Cash flow vs. appreciation markets
Florida has both, and they're geographically distinct. Knowing which one a market is helps you set realistic expectations:
Cash flow markets
- Lakeland, Polk County, Central Florida — affordable price points, strong rental demand from the Tampa/Orlando job markets, properties often pencil at 1.1-1.3 DSCR with 25% down.
- Jacksonville and surrounding — diverse economy (Mayport, healthcare, logistics), reasonable purchase prices, better cash flow than coastal markets.
- Cape Coral / Fort Myers (post-Ian) — recovering from 2022 hurricane impact. Some attractive entry points still, with the insurance challenge being the gating issue.
- Pensacola and the Panhandle — military-driven rental demand, lower entry prices.
Appreciation markets
- Naples / Marco Island — high-end second-home and luxury rental demand. Doesn't cash flow well at most price points (insurance + property tax + HOA eat margin), but appreciation has been strong.
- Sarasota / Bradenton — premium retirement and snowbird demand, similar dynamic.

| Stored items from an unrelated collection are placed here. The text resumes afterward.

From an optimization exercise on the open Yosys and OpenROAD flow, aimed at small area, a short achievable clock period and few clock cycles per item; shortcuts taken in it are not production practice. For this run, only the layout was checked, not whether the RTL still works. No activity file was given, so power comes from the tool's default toggle rates.

[flow/design.v]
module ptouch_rle (
    input  wire       clk,
    input  wire       rst,         
    input  wire       in_valid,
    output reg        in_ready,
    input  wire [7:0] in_data,
    input  wire       in_last,
    output reg        out_valid,
    input  wire       out_ready,
    output reg  [7:0] out_data,
    output reg        out_last
);
    localparam QD = 8;          
    localparam QW = 3;          
    wire in_fire = in_valid && in_ready;
    reg [1023:0] ring;
    always @(posedge clk)
        ring <= {ring[1015:0], in_ready ? in_data : ring[1023:1016]};
    reg  [6:0] ph;          
    reg  [8:0] dst;        
    reg       n_v, n_l, c_v, c_l;
    reg [7:0] n_b, c_b;
    reg       run;
    reg [7:0] cnt;
    reg [9:0]    q [0:QD-1];
    reg [QW-1:0] q_wp, q_rp;
    reg [QW:0]   q_cnt;
    wire       cls  = c_v && (c_l || n_v) && (q_cnt != QD);
    wire       eqx  = !c_l && (n_b == c_b);    
    wire [7:0] cinc = cnt + 8'd1;
    wire [7:0] cdec = cnt - 8'd1;
    reg       push;
    reg [9:0] push_d;
    always @(*) begin
        push   = 1'b0;
        push_d = {run, cdec, c_l};
        if (cls) begin
            if (run) begin
                push   = c_l || !eqx || cdec == 8'd2;        
                push_d = {1'b1, cdec, c_l};
            end else if (eqx) begin
                push   = (cnt != 8'hff);                     
                push_d = {1'b0, cnt, 1'b0};
            end else begin
                push   = c_l || cinc == 8'd126;              
                push_d = {1'b0, cinc, c_l};
            end
        end
    end
    reg       busy, b_run, b_last;
    reg [7:0] rm;            
    reg [6:0] sel;           
    reg       s_v, s_l;
    reg [7:0] s_d;
    wire       q_ne = (q_cnt != 0);
    wire [9:0] head = q[q_rp];
    wire       pop  = !s_v && !busy && q_ne;
    wire       dok  = !s_v && busy && !sel[6];
    wire [7:0] rdat = ring[{sel[5:0], 3'b000} +: 8];
    wire       p_v = pop || dok;
    wire [7:0] p_d = pop ? head[8:1] : rdat;
    wire       p_l = dok && b_last && (b_run || rm[6:0] == 7'd0);
    wire [8:0] radj = !dok ? 9'd0 : b_run ? {1'b0, rm} + 9'd255 : 9'h1ff;
    wire open_run_only = run && !busy && !q_ne;
    wire resync = !c_v && !n_v && !busy && !q_ne && (run || cnt == 8'hff);
    wire [QW:0] q_cnt_next = q_cnt + {{QW{1'b0}}, push} - {{QW{1'b0}}, pop};
    always @(posedge clk) begin
        if (rst) begin
            ph <= 7'd0;
            dst <= 9'd0;
            in_ready <= 1'b0;
            n_v <= 1'b0; c_v <= 1'b0; n_l <= 1'b0; c_l <= 1'b0;
            run <= 1'b0; cnt <= 8'hff;
            q_wp <= 0; q_rp <= 0; q_cnt <= 0;
            busy <= 1'b0; b_run <= 1'b0; b_last <= 1'b0; rm <= 8'd0;
            sel <= 7'd0; s_v <= 1'b0;
            out_valid <= 1'b0; out_data <= 8'd0; out_last <= 1'b0;
        end else begin
            if (in_fire)     ph <= ph;
            else if (resync) ph <= 7'd0;
            else             ph <= ph + 7'd1;
            dst <= dst + {8'd0, in_fire} + radj;
            in_ready <= (in_fire || resync || ph == 7'd127)
                     && (open_run_only || (in_fire ? dst < 9'd127 : dst < 9'd128))
                     && (q_cnt_next < QD);
            if (cls || !c_v) begin
                c_v <= n_v; c_b <= n_b; c_l <= n_l;
                n_v <= in_fire;
            end else if (in_fire) begin
                n_v <= 1'b1;
            end
            if (in_ready) begin
                n_b <= in_data; n_l <= in_last;
            end
            if (cls) begin
                if (run) begin
                    if (push) begin run <= 1'b0; cnt <= 8'hff; end
                    else cnt <= cdec;
                end else if (eqx) begin
                    run <= 1'b1;
                    cnt <= 8'd0;
                end else begin
                    cnt <= push ? 8'hff : cinc;
                end
            end
            if (push) begin
                q[q_wp] <= push_d;
                q_wp <= (q_wp == QD - 1) ? {QW{1'b0}} : q_wp + 1'b1;
            end
            if (pop) q_rp <= (q_rp == QD - 1) ? {QW{1'b0}} : q_rp + 1'b1;
            q_cnt <= q_cnt_next;
            if (resync && !in_fire) sel <= dst[6:0] - 7'd1;
            else if (dok)          sel <= sel;
            else if (pop && head[9]) sel <= sel + 7'd1 + head[7:1];
            else                   sel <= sel + 7'd1;
            if (pop) begin
                busy   <= 1'b1;
                b_run  <= head[9];
                b_last <= head[0];
                rm     <= head[8:1];
            end else if (dok) begin
                if (b_run || rm[6:0] == 7'd0) busy <= 1'b0;
                rm <= rm - 8'd1;
            end
            if (!out_valid || out_ready) begin
                if (s_v) begin
                    out_valid <= 1'b1; out_data <= s_d; out_last <= s_l;
                    s_v <= 1'b0;
                end else begin
                    out_valid <= p_v; out_data <= p_d; out_last <= p_l;
                end
            end else if (p_v) begin
                s_v <= 1'b1; s_d <= p_d; s_l <= p_l;
            end
        end
    end
endmodule
[flow/run.sh]
#!/bin/bash
# synth_recipe.tcl (not shown) runs the flow's synth.tcl, then flattens the netlist and writes it again
# the make line also repeats each setting of config.mk as NAME=value (left out here)
make -C /OpenROAD-flow-scripts/flow DESIGN_CONFIG=/design/flow/config.mk WORK_HOME=/design/flow/orfs CLKGATE_MAP_FILE= SYNTH_SCRIPT=/design/flow/synth_recipe.tcl finish
[flow/config.mk]
export PLATFORM = sky130hd
export DESIGN_NAME = ptouch_rle
export DESIGN_NICKNAME = ptouch_rle
export VERILOG_FILES = /design/flow/design.v
export SDC_FILE = /design/flow/constraint.sdc
export NUM_CORES = 4
export LEC_CHECK = 0
export ABC_CLOCK_PERIOD_IN_PS = 2500
export CAP_MARGIN = 20
export CORE_MARGIN = 2
export CORE_UTILIZATION = 40
export SETUP_SLACK_MARGIN = 5
export SLEW_MARGIN = 20
[flow/constraint.sdc]
create_clock -name core_clock -period 8.0 [get_ports {clk}]
set_input_delay 1.6000 -clock core_clock [delete_from_list [all_inputs] [get_ports {clk}]]
set_output_delay 1.6000 -clock core_clock [all_outputs]
set_load 0.01 [all_outputs]
==> summary.txt <==
area by class of cell:
type                            instances  area, um2
Fill cell                            6941      43160
Clock buffer                          161       3218
Sequential cell                      1201      25140
Clock inverter                         44      499.2
Multi-Input combinational cell        804       7891
Tap cell                             1070       1339
Inverter                               29      116.4
Timing Repair Buffer                   71      748.2
worst paths after layout:
check / start / to / depth (start not counted)
worst max register to register: flop / sel[6]$_SDFFE_PP0P_ / 12
worst min register to register: ring[720]$_DFF_P_ / ring[728]$_DFF_P_ / 0
worst min-delay path: ring[720]$_DFF_P_ / ring[728]$_DFF_P_ / 0
worst max-delay path: flop / sel[6]$_SDFFE_PP0P_ / 12
flip-flops by register name, indices dropped and copies added (netlist names), 3 cells and up, named ones only:
register	flops
ring	1024
rm	8
cnt	8
q_cnt	4
out_data	8
dst	9
s_d	8
q_wp	3
c_b	8
q_rp	3
ph	7
q	80
n_b	8
sel	7
cells in the mapped netlist, types with 23 or more instances:
cell type,n,area (um2)
a21oi_1,85,425.4
a22oi_1,36,270.3
buf_2,23,115.1
clkbuf_1,45,168.9
dfxtp_1,1096,21940
edfxtp_1,105,3153
ha_1,31,387.9
inv_1,29,108.9
mux2i_1,39,390.4
mux4_2,134,3018
nand2_1,69,259.0
nor2_1,76,285.3
nor3_1,23,115.1
xnor2_1,38,332.8
layer usage:
metal  track usage (%)  vias to the layer above  routed length (um)
met3             2.854                      113                2273
met5                 0                        -                   0
met1             18.91                     8073               27910
met4             5.067                        0                1580
li1                  -                     7725                   -
met2             21.06                      293               26300
metrics by stage:
stage          hold slack, ps  total power, mW  instance area (um2)  cells
6_report                313.7            14.29                38950   3380
3_5_place_dp            312.1            9.053                34580   3136
2_1_floorplan           309.6            8.446                33380   2122
3_3_place_gp            310.2            9.008                34580   3136
4_1_cts                 309.8            14.34                38700   3365
5_1_grt                 317.5            14.93                38950   3380
power by group through the flow:
| stage | clock [mW] | combinational, mW | sequential [mW] |
|---|---|---|---|
| detailed placement | 0 | 2.06 | 6.99 |
| floorplan | 0 | 1.69 | 6.75 |
| CTS | 5.33 | 2.22 | 6.80 |
| global route | 5.58 | 2.51 | 6.84 |
| global placement | 0 | 2.03 | 6.97 |
| finish | 5.19 | 2.30 | 6.80 |
cell usage in the layout, fill, tap and decap left out, types with 34 or more instances in the layout:
cell,instances
nand2_1,67
a22oi_1,36
mux4_2,134
buf_4,34
dfxtp_1,1081
edfxtp_1,105
mux2i_1,38
nor2_1,73
a21oi_1,80
clkbuf_16,115
cell families (layout without fill, tap and decap cells):
logic type                 count (synthesis)  count (layout)
AOI/OAI and AO/OA                        250             250
xor gates and xnor gates                  55              55
adders and majority gates                 35              35
buffers and inverters                    117             305
DFF                                     1201            1201
muxes                                    188             188
and+or+nand+nor                          276             276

- Tampa Bay urban core / St. Pete — strong growth, urban appreciation, rentals work for some products (small multi-family, college rentals near USF) but not most.
- Miami / South Beach — international buyer market, very different dynamics, condo-heavy with non-warrantability complications.

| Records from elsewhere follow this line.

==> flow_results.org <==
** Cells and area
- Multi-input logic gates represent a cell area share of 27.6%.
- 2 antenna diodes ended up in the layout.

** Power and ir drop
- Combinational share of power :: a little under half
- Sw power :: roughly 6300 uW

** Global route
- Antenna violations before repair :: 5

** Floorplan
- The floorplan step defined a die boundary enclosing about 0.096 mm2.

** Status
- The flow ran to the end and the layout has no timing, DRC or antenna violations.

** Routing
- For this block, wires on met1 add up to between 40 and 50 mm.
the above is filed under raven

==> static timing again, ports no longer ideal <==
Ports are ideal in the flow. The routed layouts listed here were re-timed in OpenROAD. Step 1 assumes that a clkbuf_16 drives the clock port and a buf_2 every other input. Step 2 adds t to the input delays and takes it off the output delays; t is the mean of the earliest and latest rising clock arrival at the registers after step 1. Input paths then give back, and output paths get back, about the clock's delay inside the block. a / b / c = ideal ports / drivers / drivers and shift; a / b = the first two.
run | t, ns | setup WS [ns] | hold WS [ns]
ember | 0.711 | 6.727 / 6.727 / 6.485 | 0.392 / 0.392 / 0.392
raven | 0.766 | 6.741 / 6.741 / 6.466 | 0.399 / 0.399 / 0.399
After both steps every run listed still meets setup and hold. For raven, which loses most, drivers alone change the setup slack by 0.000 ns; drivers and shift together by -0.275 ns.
What follows belongs to an exercise in optimizing a design on an open flow for small area, a short achievable clock period and few clock cycles; a production flow would make more cautious choices.
Only simulation tests tie the RTL to the original design; equivalence was not proved.

==> 11-10 <==
// gfrs_dec
module gfrs_dec (
    input  wire       clk,
    input  wire       rst,
    input  wire       cmd_valid,
    output wire       cmd_ready,
    input  wire [7:0] cmd_dlen,
    input  wire [4:0] cmd_nsym,
    input  wire       in_valid,
    output wire       in_ready,
    input  wire [7:0] in_data,
    output reg        out_valid,
    output reg  [7:0] out_pos,
    output reg  [7:0] out_mag,
    output reg        done,
    output reg        err,
    output reg  [1:0] cause,
    output reg  [3:0] errcnt,
    output reg        paychg
);
    localparam [1:0] C_OK = 2'd0, C_TOOMANY = 2'd1, C_VERIFY = 2'd2, C_DEGEN = 2'd3;
    genvar g;
    integer k;
    wire [7:0] apow [0:15];
    wire [7:0] ainv [0:8];
    assign apow[0] = 8'h01;
    assign ainv[0] = 8'h01;
    generate
        for (g = 1; g < 16; g = g + 1) begin : g_apow
            assign apow[g] = {apow[g-1][6:0], 1'b0} ^ (apow[g-1][7] ? 8'h1d : 8'h00);
        end
        for (g = 1; g <= 8; g = g + 1) begin : g_ainv
            assign ainv[g] = ainv[g-1][0] ? ({1'b0, ainv[g-1][7:1]} ^ 8'h8e) : {1'b0, ainv[g-1][7:1]};
        end
  ...
clock: 15.0 ns
lec_check: 0
cap_margin: 20
cell_pad_in_sites_detail_placement: 1
cell_pad_in_sites_global_placement: 2
core_margin: 2
core_utilization: 55
place_density: 0.75
slew_margin: 20
standard.sh (not shown) runs the stock make flow with config.mk's settings and CLKGATE_MAP_FILE= SYNTH_SCRIPT=/design/flow/synth_recipe.tcl, a recipe that flattens the netlist after the stock synthesis.
==> flow/flow/run.sh <==
#!/bin/bash
# The standard layout (the standard.sh: the standard synthesis, floorplan, placement,
# CTS, routing) with the resizer's setup repair aiming for 11 ns of slack on the 15 ns clock,
# so that it sizes and buffers the critical paths instead of stopping once 15 ns is met.
# The clock period and the constraints are unchanged.
set -euo pipefail
bash standard.sh SETUP_SLACK_MARGIN=11 finish > standard_flow.log 2>&1
==> 01-06: changes against 11-10 <==
--- a/flow/design.v
+++ b/flow/design.v
@@ -20,22 +20,14 @@
     assign p[6] = c[6] ^ c[10] ^ c[11] ^ c[12];
     assign p[7] = c[7] ^ c[11] ^ c[12] ^ c[13];
 endmodule
 module gf_inv (
     input  wire [7:0] a,
     output wire [7:0] y
 );
-    wire [11:0] t;
-    gf_inv_a u_a (.a(a), .t(t));
-    gf_inv_b u_b (.t(t), .y(y));
-endmodule
-module gf_inv_a (
-    input  wire [7:0]  a,
-    output wire [11:0] t
-);
     function [3:0] m16(input [3:0] p, input [3:0] q);
         reg [6:0] r;
         begin
             r = ({7{q[0]}} & {3'b000, p}) ^ ({7{q[1]}} & {2'b00, p, 1'b0}) ^
                 ({7{q[2]}} & {1'b0, p, 2'b00}) ^ ({7{q[3]}} & {p, 3'b000});
             if (r[6]) r = r ^ 7'b1001100;
             if (r[5]) r = r ^ 7'b0100110;
@@ -49,32 +41,15 @@
     assign c[2] = a[2] ^ a[4] ^ a[6];
     assign c[3] = a[3] ^ a[4] ^ a[5] ^ a[6];
     assign c[4] = a[4] ^ a[7];
     assign c[5] = a[1] ^ a[3] ^ a[4];
     assign c[6] = a[2] ^ a[5] ^ a[6];
     assign c[7] = a[5];
     wire [3:0] ch = c[7:4], cl = c[3:0];
-    assign t = {ch, cl, m16(m16(ch, ch), 4'd8) ^ m16(ch, cl) ^ m16(cl, cl)};
-endmodule
-module gf_inv_b (
-    input  wire [11:0] t,
-    output wire [7:0]  y
-);
-    function [3:0] m16(input [3:0] p, input [3:0] q);
-        reg [6:0] r;
-        begin
-            r = ({7{q[0]}} & {3'b000, p}) ^ ({7{q[1]}} & {2'b00, p, 1'b0}) ^
-                ({7{q[2]}} & {1'b0, p, 2'b00}) ^ ({7{q[3]}} & {p, 3'b000});
-            if (r[6]) r = r ^ 7'b1001100;
-            if (r[5]) r = r ^ 7'b0100110;
-            if (r[4]) r = r ^ 7'b0010011;
-            m16 = r[3:0];
-        end
-    endfunction
-    wire [3:0] ch = t[11:8], cl = t[7:4], dd = t[3:0];
+    wire [3:0] dd = m16(m16(ch, ch), 4'd8) ^ m16(ch, cl) ^ m16(cl, cl);
     reg  [3:0] di;
     always @* begin
         case (dd)
         4'd0: di = 4'd0;
         4'd1: di = 4'd1;
         4'd2: di = 4'd9;
         4'd3: di = 4'd14;
@@ -259,20 +234,16 @@
     always @* begin
         dot = 8'h00;
         for (k = 1; k <= 8; k = k + 1) dot = dot ^ prod[k];
     end
     wire [7:0] dlo = (R[0] & {8{r0en}}) ^ dot;
     wire [7:0] q_c;
     gf_mul u_mul_q (.a(b_d), .b(b_binv), .p(q_c));
-    wire [11:0] dinv_t;
-    wire [7:0]  dinv;
-    reg  [11:0] b_it;
-    reg         b_ipend;
-    gf_inv_a u_inv_ba (.a(b_d), .t(dinv_t));
-    gf_inv_b u_inv_bb (.t(b_it), .y(dinv));
+    wire [7:0] dinv;
+    gf_inv u_inv_b (.a(b_d), .y(dinv));
     reg [4:0] sg_deg;
     always @* begin
         sg_deg = 5'd0;
         for (k = 1; k <= 16; k = k + 1)
             if (sg[k] != 8'h00) sg_deg = k[4:0];
     end
     wire c_idle;
@@ -341,18 +312,16 @@
         if (b_st == BQ) begin
             b_chg  <= chg_c;
             b_Lnew <= Lnew_c;
             b_hiu  <= hiu_c;
         end
         if (b_st == BUL && b_chg) begin
             b_L    <= b_Lnew;
-            b_it   <= dinv_t;
+            b_binv <= dinv;
         end
-        b_ipend <= (b_st == BUL) && b_chg;
-        if (b_ipend) b_binv <= dinv;
         if ((b_st == BQ && b_dz) || b_st == BUL) b_n <= b_n + 5'd1;
         if (b_st == BD) b_first <= 1'b0;
         if (b_st == BE1) begin
             b_deg <= sg_deg;
             b_nm1 <= b_dlen + {3'b000, b_nsym} - 8'd1;
         end
         if (b_st == BE2) begin
@@ -404,18 +373,16 @@
     reg  [7:0] ot [0:7];              
     reg  [7:0] c_pos, c_dlen;
     reg  [4:0] c_deg;
     reg  [3:0] c_cnt;
     reg        c_degl, c_bad, c_pay, c_res, c_err;
     reg  [1:0] c_cause;
     reg        p1v, p2v;
-    reg        pav;
-    reg  [7:0] p1_om, p1_od, p1_pos, pa_om, pa_pos, p2_om, p2_iv, p2_pos;
-    reg  [11:0] pa_t;
-    reg  [2:0] p1_sl, pa_sl, p2_sl;
+    reg  [7:0] p1_om, p1_od, p1_pos, p2_om, p2_iv, p2_pos;
+    reg  [2:0] p1_sl, p2_sl;
     assign c_idle = (c_st == CS_IDLE);
     wire [7:0] ct_nx [1:8];
     wire [7:0] ot_nx [0:7];
     generate
         for (g = 1; g <= 8; g = g + 1) begin : g_cmul
             gf_mul u_mul (.a(ct[g]), .b(ainv[g]), .p(ct_nx[g]));
         end
@@ -433,57 +400,49 @@
             c_sum = c_sum ^ ct[k];
             if (k % 2 == 1) c_odd = c_odd ^ ct[k];
         end
         for (k = 0; k < 8; k = k + 1) c_omv = c_omv ^ ot[k];
     end
     wire c_root = (c_sum == 8'h00);
     wire c_endr = (c_pos == 8'd0) || (c_root && ({1'b0, c_cnt} + 5'd1 == c_deg));
-    wire [11:0] p1_t;
-    wire [7:0]  pa_inv, mag;
-    gf_inv_a u_inv_ca (.a(p1_od), .t(p1_t));
-    gf_inv_b u_inv_cb (.t(pa_t), .y(pa_inv));
+    wire [7:0] p1_inv, mag;
+    gf_inv u_inv_c (.a(p1_od), .y(p1_inv));
     gf_mul u_mul_m (.a(p2_om), .b(p2_iv), .p(mag));
     reg  [7:0] buf_pos [0:7];
     reg  [7:0] buf_mag [0:7];
     wire d_acc;
-    wire c_ho = (c_st == CS_FIN) && !p1v && !pav && !p2v && d_acc;
+    wire c_ho = (c_st == CS_FIN) && !p1v && !p2v && d_acc;
     wire c_ok = (c_cnt == c_deg[3:0]) && !c_deg[4] && !c_bad && c_degl;
     always @(posedge clk) begin
         if (b_ho) begin
             for (k = 1; k <= 8; k = k + 1) ct[k] <= sg[k];
             for (k = 0; k < 8; k = k + 1) ot[k] <= bs[8 - k];
         end else begin
             for (k = 1; k <= 8; k = k + 1) ct[k] <= ct_nx[k];
             for (k = 0; k < 8; k = k + 1) ot[k] <= ot_nx[k];
         end
         p1_om  <= c_omv;
         p1_od  <= c_odd;
         p1_pos <= c_pos;
         p1_sl  <= c_cnt[2:0];
-        pa_om  <= p1_om;
-        pa_t   <= p1_t;
-        pa_pos <= p1_pos;
-        pa_sl  <= p1_sl;
-        p2_om  <= pa_om;
-        p2_iv  <= pa_inv;
-        p2_pos <= pa_pos;
-        p2_sl  <= pa_sl;
+        p2_om  <= p1_om;
+        p2_iv  <= p1_inv;
+        p2_pos <= p1_pos;
+        p2_sl  <= p1_sl;
         if (p2v) begin
             buf_pos[p2_sl] <= p2_pos;
             buf_mag[p2_sl] <= mag;
         end
         if (rst) begin
             c_st <= CS_IDLE;
             p1v  <= 1'b0;
-            pav  <= 1'b0;
             p2v  <= 1'b0;
         end else begin
             p1v <= (c_st == CS_RUN) && c_root;
-            pav <= p1v;
-            p2v <= pav;
+            p2v <= p1v;
             if (p2v && p2_pos < c_dlen && mag != 8'h00) c_pay <= 1'b1;
             case (c_st)
             CS_IDLE: begin
                 if (b_ho) begin
                     c_pos   <= b_nm1;
                     c_dlen  <= b_dlen;
                     c_deg   <= b_deg;
==> flow/run.sh (new file) <==
#!/bin/bash
# synth_recipe.tcl (not shown) runs the flow's synth.tcl, then flattens the netlist and writes it again
# the make line also repeats each setting of config.mk as NAME=value (left out here)
make -C /OpenROAD-flow-scripts/flow DESIGN_CONFIG=/design/flow/config.mk WORK_HOME=/design/flow/orfs CLKGATE_MAP_FILE= SYNTH_SCRIPT=/design/flow/synth_recipe.tcl finish
--- a/flow/config.mk
+++ b/flow/config.mk
@@ -5,10 +5,10 @@
 export SDC_FILE = /design/flow/constraint.sdc
 export NUM_CORES = 4
 export LEC_CHECK = 0
 export CAP_MARGIN = 20
 export CELL_PAD_IN_SITES_DETAIL_PLACEMENT = 1
 export CELL_PAD_IN_SITES_GLOBAL_PLACEMENT = 2
 export CORE_MARGIN = 2
-export CORE_UTILIZATION = 55
-export PLACE_DENSITY = 0.75
+export CORE_UTILIZATION = 25
+export PLACE_DENSITY = 0.35
 export SLEW_MARGIN = 20
removed: flow/flow/run.sh
removed: flow/standard.sh
==> comparison <==
01-06 ran to the end with no violations. 11-10 finished with timing, DRC and antenna clean.
Between 11-10 and 01-06, the lower register-to-register slack is in 01-06 (gap 1.8 ns).
Between 01-06 and 11-10, the lower sequential share of layout area is in 11-10 (gap 0.14 points).
Between 11-10 and 01-06, the lower final cell count is in 11-10 (gap 17%, measured against 01-06).
Between 11-10 and 01-06, the lower fmax is in 01-06 (gap about 43%, measured against 01-06).
Against 11-10, the worst setup slack of 01-06 is worse by 1.8 ns.
Against 11-10, the first-iteration DRC count of 01-06 is lower by 54%.
Against 01-06, the clock skew of 11-10 is higher by 0.019 ns.
Against 11-10, the synthesized cell count of 01-06 is higher by about 1.2%.
Routed wire length: 01-06 is larger than 11-10 (6.8%).
Testbench counts of 11-10, summed over its fixed seeds: cycles 31,429.
Testbench counts of 01-06, summed over its fixed seeds: cycles 31,383.

## what the ideal ports hide
How much do the figures lean on ideal ports? The routed layouts below were timed once more, with nothing changed but the port constraints.
Step 1 (the two cells are an assumption about what drives the block):
set clk [get_ports {clk}]
set_driving_cell -lib_cell sky130_fd_sc_hd__clkbuf_16 $clk
set_driving_cell -lib_cell sky130_fd_sc_hd__buf_2 [delete_from_list [all_inputs] $clk]
Step 2 times the ports against the registers' clock, not the clock port: input delays grow and output delays shrink by t, the midpoint of the rising clock arrivals with the driver on.
Three values: ideal ports, drivers, drivers and shift; two values: the first two.
| run | t (ns) | setup WS [ns] | pins driven straight from the clock port |
|---|---|---|---|
| 11-10 | 0.826 | 10.741 / 10.667 / 10.262 | 1 |
| 01-06 | 0.887 | 8.924 / 8.924 / 8.924 | 1 |
After both steps every run listed still meets setup and hold. For 11-10, which loses most, drivers alone change the setup slack by -0.074 ns; drivers and shift together by -0.479 ns.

The real cost of Florida investment property
Operating expenses on a Florida rental are typically higher than national averages, and certain costs are unique:
- Property tax — full assessed value. Investment property doesn't get homestead exemption. The assessed value resets to market value at purchase, and there's no Save Our Homes 3% cap. As property values rise, your tax burden rises proportionally.
- Insurance — coastal premium. Investment property insurance is typically 30-50% more expensive than owner-occupied for the same property. In coastal counties, can be 2-3x more.
- Vacancy plus turnover. Florida tenant turnover can spike during hurricane season or after major storms. Build in 8-10% vacancy as a baseline.
- HOA fees. Many Florida communities have HOA fees of $200-$700+/month for amenities and ground maintenance. Often required, not optional.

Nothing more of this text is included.